• WHAT YOU NEED TO DO:
The lines to find are those in the entries that hold the word "runs"; copy every one of them.

Saved entries:

<file path="config.mk">
export PLATFORM = sky130hd
export DESIGN_NAME = mtcsr_trap
export DESIGN_NICKNAME = d
export VERILOG_FILES = /design/src/inc/mtcsr_pkg.sv /design/src/rtl/mtcsr_trap.sv
export VERILOG_INCLUDE_DIRS = /design/src /design/src/inc
export SDC_FILE = /design/constraint.sdc
export NUM_CORES = 1
export LEC_CHECK = 0
export ABC_AREA = 1
export BUFFER_PORTS_ARGS = -buffer_cell sky130_fd_sc_hd__buf_2
export CAP_MARGIN = 30
export CORE_MARGIN = 5
export CORE_UTILIZATION = 58
export CTS_BUF_LIST = sky130_fd_sc_hd__clkbuf_16
export DETAILED_ROUTE_END_ITERATION = 12
export GPL_TIMING_DRIVEN = 0
export HOLD_SLACK_MARGIN = 0.1
export PLACE_DENSITY = 0.95
export SLEW_MARGIN = 15
export SYNTH_ARGS = -nofsm -noshare
export SYNTH_HDL_FRONTEND = slang
export SYNTH_SLANG_ARGS = --single-unit
</file>
<file path="constraint.sdc">
create_clock -name mclk -period 18.6 [get_ports mclk]
set_input_delay 0.93 -clock mclk [delete_from_list [all_inputs] [get_ports mclk]]
set_output_delay 0.93 -clock mclk [all_outputs]
set_load 0.01 [all_outputs]
</file>
## src/hw/bmsp_pkg.sv

```systemverilog
package bmsp_pkg;

    // Register byte offsets
    localparam logic [7:0] BMSP_CTRL_OFF = 8'h00;
    localparam logic [7:0] BMSP_STAT_OFF = 8'h04;
    localparam logic [7:0] BMSP_SPORT_OFF = 8'h08;
    localparam logic [7:0] BMSP_CLK_OFF = 8'h0c;

    // Control, serial port and clock register fields
    localparam int STAT_FN_LSB = 0;
    localparam int STAT_GPO_BIT = 2;
    localparam int SPORT_ASYNC_BIT = 0;
    localparam int SPORT_CLK_OE_BIT = 1;
    localparam int SPORT_CLK_OUT_BIT = 2;
    localparam int CLK_DBL_BIT = 0;
    localparam int CLK_SPR_LSB = 1;

    // Reset values
    localparam logic [1:0] STAT_FN_RST = 2'h0;
    localparam logic DBL_RST = 1'b1;
    localparam logic [1:0] SPR_RST = 2'h1;

    // Clock figures, kHz
    localparam int RESONATOR_KHZ = 22120;
    localparam int CORE_DBL_KHZ = 44200;

    // Spreader settings
    localparam logic [1:0] SPR_OFF = 2'h0;
    localparam logic [1:0] SPR_NORMAL = 2'h1;
    localparam logic [1:0] SPR_STRONG = 2'h2;

    // Async boot rate
    localparam int BOOT_BAUD = 2400;

    // AXI responses
    localparam logic [1:0] RESP_OKAY = 2'h0;
    localparam logic [1:0] RESP_SLVERR = 2'h2;

    typedef enum logic [1:0] {
        BOOT_ADDR_ZERO,
        BOOT_SLAVE_PORT,
        BOOT_SERIAL_CLOCKED,
        BOOT_SERIAL_ASYNC
    } bmsp_boot_t;

    typedef enum logic [1:0] {
        STAT_FN_FETCH,
        STAT_FN_IACK,
        STAT_FN_GPO
    } bmsp_stat_fn_t;

    localparam logic [15:0] BOOT_VECTOR = 16'h0000;

endpackage : bmsp_pkg

```

## src/hw/bmsp_sync.sv

```systemverilog
module bmsp_sync (
    input wire logic aclk,
    input wire logic aresetn,
    input wire logic d,
    output logic q
);
    logic s1_r;
    logic s1_nxt;
    logic q_nxt;

    always_comb begin
        s1_nxt = d;
        q_nxt = s1_r;
    end

    always_ff @(posedge aclk) begin
        if (!aresetn) begin
            s1_r <= 1'b0;
            q <= 1'b0;
        end else begin
            s1_r <= s1_nxt;
            q <= q_nxt;
        end
    end
endmodule : bmsp_sync

```

## src/hw/bmsp_top.sv

```systemverilog
// Functional notes
// - After every reset the boot select pins decide cold boot or execution from 0x0000.
// - Pins 00 run at zero, 01 slave port, 10 clocked serial, 11 async serial at 2400 bps.
// - The attached programming connector pulls both pins high, giving Program Mode.
// - With no connector the pins sit low and the device enters Run Mode.
// - The application runs in either mode, but download and debug only in Program Mode.
// - In fetch mode the status output goes low during the first fetch after reset.
// - In interrupt mode the status output goes low through each acknowledge cycle.
// - In general-purpose mode software drives the status output directly.
// - The external reset input resets the processor and all onboard peripherals.
// - The serial port runs clocked, or async with its clock line as a general I/O.
// - A running application may read the boot pins and drive the status pin.
// - The core clock is doubled from the resonator by default; a setting disables it.
// - The spreader takes 0 off, 1 normal by default, 2 strong (not advised here).
module bmsp_top (
    input wire logic aclk,
    input wire logic aresetn,
    input wire logic ext_reset_n,
    input wire logic boot_select_low_pin,
    input wire logic boot_select_high_pin,
    input wire logic first_fetch,
    input wire logic iack_cycle,
    input wire logic dbg_req,
    input wire logic sport_clk_in,
    output logic status_pin,
    output logic sport_clk_out,
    output logic sport_clk_oe,
    output logic sport_async,
    output logic periph_reset_n,
    output logic program_mode,
    output logic dbg_enable,
    output logic [1:0] boot_mode,
    output logic clk_doubler_en,
    output logic [1:0] spreader_sel,
    input wire logic [7:0] s_axi_awaddr,
    input wire logic s_axi_awvalid,
    output logic s_axi_awready,
    input wire logic [31:0] s_axi_wdata,
    input wire logic [3:0] s_axi_wstrb,
    input wire logic s_axi_wvalid,
    output logic s_axi_wready,
    output logic [1:0] s_axi_bresp,
    output logic s_axi_bvalid,
    input wire logic s_axi_bready,
    input wire logic [7:0] s_axi_araddr,
    input wire logic s_axi_arvalid,
    output logic s_axi_arready,
    output logic [31:0] s_axi_rdata,
    output logic [1:0] s_axi_rresp,
    output logic s_axi_rvalid,
    input wire logic s_axi_rready
);

    ////////////////////////////////////////////////////////////////////////////
    // Pin synchronisers
    logic ext_rst_s;
    logic bsel_lo_s;
    logic bsel_hi_s;
    logic sclk_s;

    bmsp_sync u_sync_rst (.aclk(aclk), .aresetn(aresetn), .d(ext_reset_n), .q(ext_rst_s));
    bmsp_sync u_sync_lo (.aclk(aclk), .aresetn(aresetn), .d(boot_select_low_pin),
        .q(bsel_lo_s));
    bmsp_sync u_sync_hi (.aclk(aclk), .aresetn(aresetn), .d(boot_select_high_pin),
        .q(bsel_hi_s));
    bmsp_sync u_sync_sclk (.aclk(aclk), .aresetn(aresetn), .d(sport_clk_in), .q(sclk_s));

    function automatic logic [1:0] boot_decode(input logic lo, input logic hi);
        boot_decode = {lo, hi};
    endfunction : boot_decode

    ////////////////////////////////////////////////////////////////////////////
    // Reset and boot capture
    // Synchroniser output is 0 under aresetn, so wait two cycles before trusting it.
    logic [1:0] settle_r;
    logic [1:0] settle_nxt;
    logic sampled_r;
    logic sampled_nxt;
    logic [1:0] boot_r;
    logic [1:0] boot_nxt;
    logic fetch_seen_r;
    logic fetch_seen_nxt;
    logic core_rst;

    assign core_rst = !aresetn || (settle_r == 2'h2 && !ext_rst_s);

    always_comb begin
        settle_nxt = settle_r;
        sampled_nxt = sampled_r;
        boot_nxt = boot_r;
        fetch_seen_nxt = fetch_seen_r;
        if (settle_r != 2'h2) begin
            settle_nxt = settle_r + 2'h1;
        end else if (!ext_rst_s) begin
            sampled_nxt = 1'b0;
            fetch_seen_nxt = 1'b0;
        end else begin
            if (!sampled_r) begin
                sampled_nxt = 1'b1;
                boot_nxt = boot_decode(bsel_lo_s, bsel_hi_s);
            end
            if (sampled_r && first_fetch) begin
                fetch_seen_nxt = 1'b1;
            end
        end
    end

    always_ff @(posedge aclk) begin
        if (!aresetn) begin
            settle_r <= 2'h0;
            sampled_r <= 1'b0;
            boot_r <= 2'h0;
            fetch_seen_r <= 1'b0;
        end else begin
            settle_r <= settle_nxt;
            sampled_r <= sampled_nxt;
            boot_r <= boot_nxt;
            fetch_seen_r <= fetch_seen_nxt;
        end
    end

    ////////////////////////////////////////////////////////////////////////////
    // Registers
    logic [1:0] stat_fn_r;
    logic [1:0] stat_fn_nxt;
    logic gpo_r;
    logic gpo_nxt;
    logic sp_async_r;
    logic sp_async_nxt;
    logic sp_oe_r;
    logic sp_oe_nxt;
    logic sp_out_r;
    logic sp_out_nxt;
    logic dbl_r;
    logic dbl_nxt;
    logic [1:0] spr_r;
    logic [1:0] spr_nxt;

    logic aw_held_r;
    logic aw_held_nxt;
    logic [7:0] aw_addr_r;
    logic [7:0] aw_addr_nxt;
    logic w_held_r;
    logic w_held_nxt;
    logic [31:0] w_data_r;
    logic [31:0] w_data_nxt;
    logic [3:0] w_strb_r;
    logic [3:0] w_strb_nxt;
    logic bvalid_nxt;
    logic [1:0] bresp_nxt;
    logic rvalid_nxt;
    logic [1:0] rresp_nxt;
    logic [31:0] rdata_nxt;
    logic awready_nxt;
    logic wready_nxt;
    logic arready_nxt;

    always_comb begin
        stat_fn_nxt = stat_fn_r;
        gpo_nxt = gpo_r;
        sp_async_nxt = sp_async_r;
        sp_oe_nxt = sp_oe_r;
        sp_out_nxt = sp_out_r;
        dbl_nxt = dbl_r;
        spr_nxt = spr_r;
        aw_held_nxt = aw_held_r;
        aw_addr_nxt = aw_addr_r;
        w_held_nxt = w_held_r;
        w_data_nxt = w_data_r;
        w_strb_nxt = w_strb_r;
        bvalid_nxt = s_axi_bvalid;
        bresp_nxt = s_axi_bresp;
        rvalid_nxt = s_axi_rvalid;
        rresp_nxt = s_axi_rresp;
        rdata_nxt = s_axi_rdata;
        if (s_axi_awvalid && s_axi_awready) begin
            aw_held_nxt = 1'b1;
            aw_addr_nxt = s_axi_awaddr;
        end
        if (s_axi_wvalid && s_axi_wready) begin
            w_held_nxt = 1'b1;
            w_data_nxt = s_axi_wdata;
            w_strb_nxt = s_axi_wstrb;
        end
        if (s_axi_bvalid && s_axi_bready) begin
            bvalid_nxt = 1'b0;
        end
        if (aw_held_r && w_held_r && !s_axi_bvalid) begin
            aw_held_nxt = 1'b0;
            w_held_nxt = 1'b0;
            bvalid_nxt = 1'b1;
            bresp_nxt = bmsp_pkg::RESP_OKAY;
            if (w_strb_r[0]) begin
                case (aw_addr_r)
                    bmsp_pkg::BMSP_CTRL_OFF: begin
                        stat_fn_nxt = w_data_r[bmsp_pkg::STAT_FN_LSB +: 2];
                        gpo_nxt = w_data_r[bmsp_pkg::STAT_GPO_BIT];
                    end
                    bmsp_pkg::BMSP_SPORT_OFF: begin
                        sp_async_nxt = w_data_r[bmsp_pkg::SPORT_ASYNC_BIT];
                        sp_oe_nxt = w_data_r[bmsp_pkg::SPORT_CLK_OE_BIT];
                        sp_out_nxt = w_data_r[bmsp_pkg::SPORT_CLK_OUT_BIT];
                    end
                    bmsp_pkg::BMSP_CLK_OFF: begin
                        dbl_nxt = w_data_r[bmsp_pkg::CLK_DBL_BIT];
                        spr_nxt = w_data_r[bmsp_pkg::CLK_SPR_LSB +: 2];
                    end
                    bmsp_pkg::BMSP_STAT_OFF: begin
                    end
                    default: bresp_nxt = bmsp_pkg::RESP_SLVERR;
                endcase
            end
        end
        if (s_axi_rvalid && s_axi_rready) begin
            rvalid_nxt = 1'b0;
        end
        if (s_axi_arvalid && s_axi_arready) begin
            rvalid_nxt = 1'b1;
            rresp_nxt = bmsp_pkg::RESP_OKAY;
            rdata_nxt = 32'h0000_0000;
            case (s_axi_araddr)
                bmsp_pkg::BMSP_CTRL_OFF:
                    rdata_nxt = {29'h0, gpo_r, stat_fn_r};
                bmsp_pkg::BMSP_STAT_OFF:
                    rdata_nxt = {24'h0, sclk_s, bsel_hi_s, bsel_lo_s, fetch_seen_r,
                        program_mode, sampled_r, boot_r};
                bmsp_pkg::BMSP_SPORT_OFF:
                    rdata_nxt = {29'h0, sp_out_r, sp_oe_r, sp_async_r};
                bmsp_pkg::BMSP_CLK_OFF:
                    rdata_nxt = {29'h0, spr_r, dbl_r};
                default: rresp_nxt = bmsp_pkg::RESP_SLVERR;
            endcase
        end
        awready_nxt = !aw_held_nxt;
        wready_nxt = !w_held_nxt;
        arready_nxt = !rvalid_nxt;
    end

    always_ff @(posedge aclk) begin
        if (!aresetn) begin
            stat_fn_r <= bmsp_pkg::STAT_FN_RST;
            gpo_r <= 1'b1;
            sp_async_r <= 1'b0;
            sp_oe_r <= 1'b0;
            sp_out_r <= 1'b0;
            dbl_r <= bmsp_pkg::DBL_RST;
            spr_r <= bmsp_pkg::SPR_RST;
            aw_held_r <= 1'b0;
            aw_addr_r <= 8'h00;
            w_held_r <= 1'b0;
            w_data_r <= 32'h0000_0000;
            w_strb_r <= 4'h0;
            s_axi_bvalid <= 1'b0;
            s_axi_bresp <= 2'h0;
            s_axi_rvalid <= 1'b0;
            s_axi_rresp <= 2'h0;
            s_axi_rdata <= 32'h0000_0000;
            s_axi_awready <= 1'b0;
            s_axi_wready <= 1'b0;
            s_axi_arready <= 1'b0;
        end else begin
            stat_fn_r <= stat_fn_nxt;
            gpo_r <= gpo_nxt;
            sp_async_r <= sp_async_nxt;
            sp_oe_r <= sp_oe_nxt;
            sp_out_r <= sp_out_nxt;
            dbl_r <= dbl_nxt;
            spr_r <= spr_nxt;
            aw_held_r <= aw_held_nxt;
            aw_addr_r <= aw_addr_nxt;
            w_held_r <= w_held_nxt;
            w_data_r <= w_data_nxt;
            w_strb_r <= w_strb_nxt;
            s_axi_bvalid <= bvalid_nxt;
            s_axi_bresp <= bresp_nxt;
            s_axi_rvalid <= rvalid_nxt;
            s_axi_rresp <= rresp_nxt;
            s_axi_rdata <= rdata_nxt;
            s_axi_awready <= awready_nxt;
            s_axi_wready <= wready_nxt;
            s_axi_arready <= arready_nxt;
        end
    end

    ////////////////////////////////////////////////////////////////////////////
    // Pin outputs
    logic status_nxt;
    logic pm_nxt;

    always_comb begin
        pm_nxt = sampled_r && (boot_r == bmsp_pkg::BOOT_SERIAL_ASYNC);
        case (stat_fn_r)
            bmsp_pkg::STAT_FN_FETCH: status_nxt = !(sampled_r && first_fetch && !fetch_seen_r);
            bmsp_pkg::STAT_FN_IACK: status_nxt = !iack_cycle;
            bmsp_pkg::STAT_FN_GPO: status_nxt = gpo_r;
            default: status_nxt = 1'b1;
        endcase
    end

    always_ff @(posedge aclk) begin
        if (core_rst) begin
            status_pin <= 1'b1;
            program_mode <= 1'b0;
            dbg_enable <= 1'b0;
            boot_mode <= 2'h0;
            periph_reset_n <= 1'b0;
            sport_clk_out <= 1'b0;
            sport_clk_oe <= 1'b0;
            sport_async <= 1'b0;
            clk_doubler_en <= bmsp_pkg::DBL_RST;
            spreader_sel <= bmsp_pkg::SPR_RST;
        end else begin
            status_pin <= status_nxt;
            program_mode <= pm_nxt;
            dbg_enable <= pm_nxt && dbg_req;
            boot_mode <= boot_r;
            periph_reset_n <= sampled_r;
            // Clock line is GPIO only in async mode
            sport_async <= sp_async_r;
            sport_clk_oe <= sp_async_r && sp_oe_r;
            sport_clk_out <= sp_async_r && sp_out_r;
            clk_doubler_en <= dbl_r;
            // Strong kept as written, code 3 treated as normal
            spreader_sel <= (spr_r == 2'h3) ? bmsp_pkg::SPR_NORMAL : spr_r;
        end
    end

endmodule : bmsp_top

```
<file path="config.mk">
export PLATFORM = sky130hd
export DESIGN_NAME = pml_lookup
export DESIGN_NICKNAME = d
export VERILOG_FILES = /design/src/verilog/pml_pkg.sv /design/src/verilog/pml_lookup.sv
export SDC_FILE = /design/constraint.sdc
export NUM_CORES = 1
export LEC_CHECK = 0
export ABC_CLOCK_PERIOD_IN_PS = 2600
export BUFFER_PORTS_ARGS = -buffer_cell sky130_fd_sc_hd__buf_2
export CAP_MARGIN = 20
export CORE_MARGIN = 2
export CORE_UTILIZATION = 42
export DETAILED_ROUTE_END_ITERATION = 8
export GPL_TIMING_DRIVEN = 0
export PLACE_DENSITY = 0.77
export SYNTH_ARGS = -nofsm -noshare
export SYNTH_HDL_FRONTEND = slang
export SYNTH_SLANG_ARGS = --single-unit
</file>
<file path="constraint.sdc">
create_clock -name clk_i -period 2.6 [get_ports clk_i]
set_input_delay 0.13 -clock clk_i [delete_from_list [all_inputs] [get_ports clk_i]]
set_output_delay 0.13 -clock clk_i [all_outputs]
set_load 0.01 [all_outputs]
</file>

• WRITTEN RESPONSE:
// - The application runs in either mode, but download and debug only in Program Mode.
// - The serial port runs clocked, or async with its clock line as a general I/O.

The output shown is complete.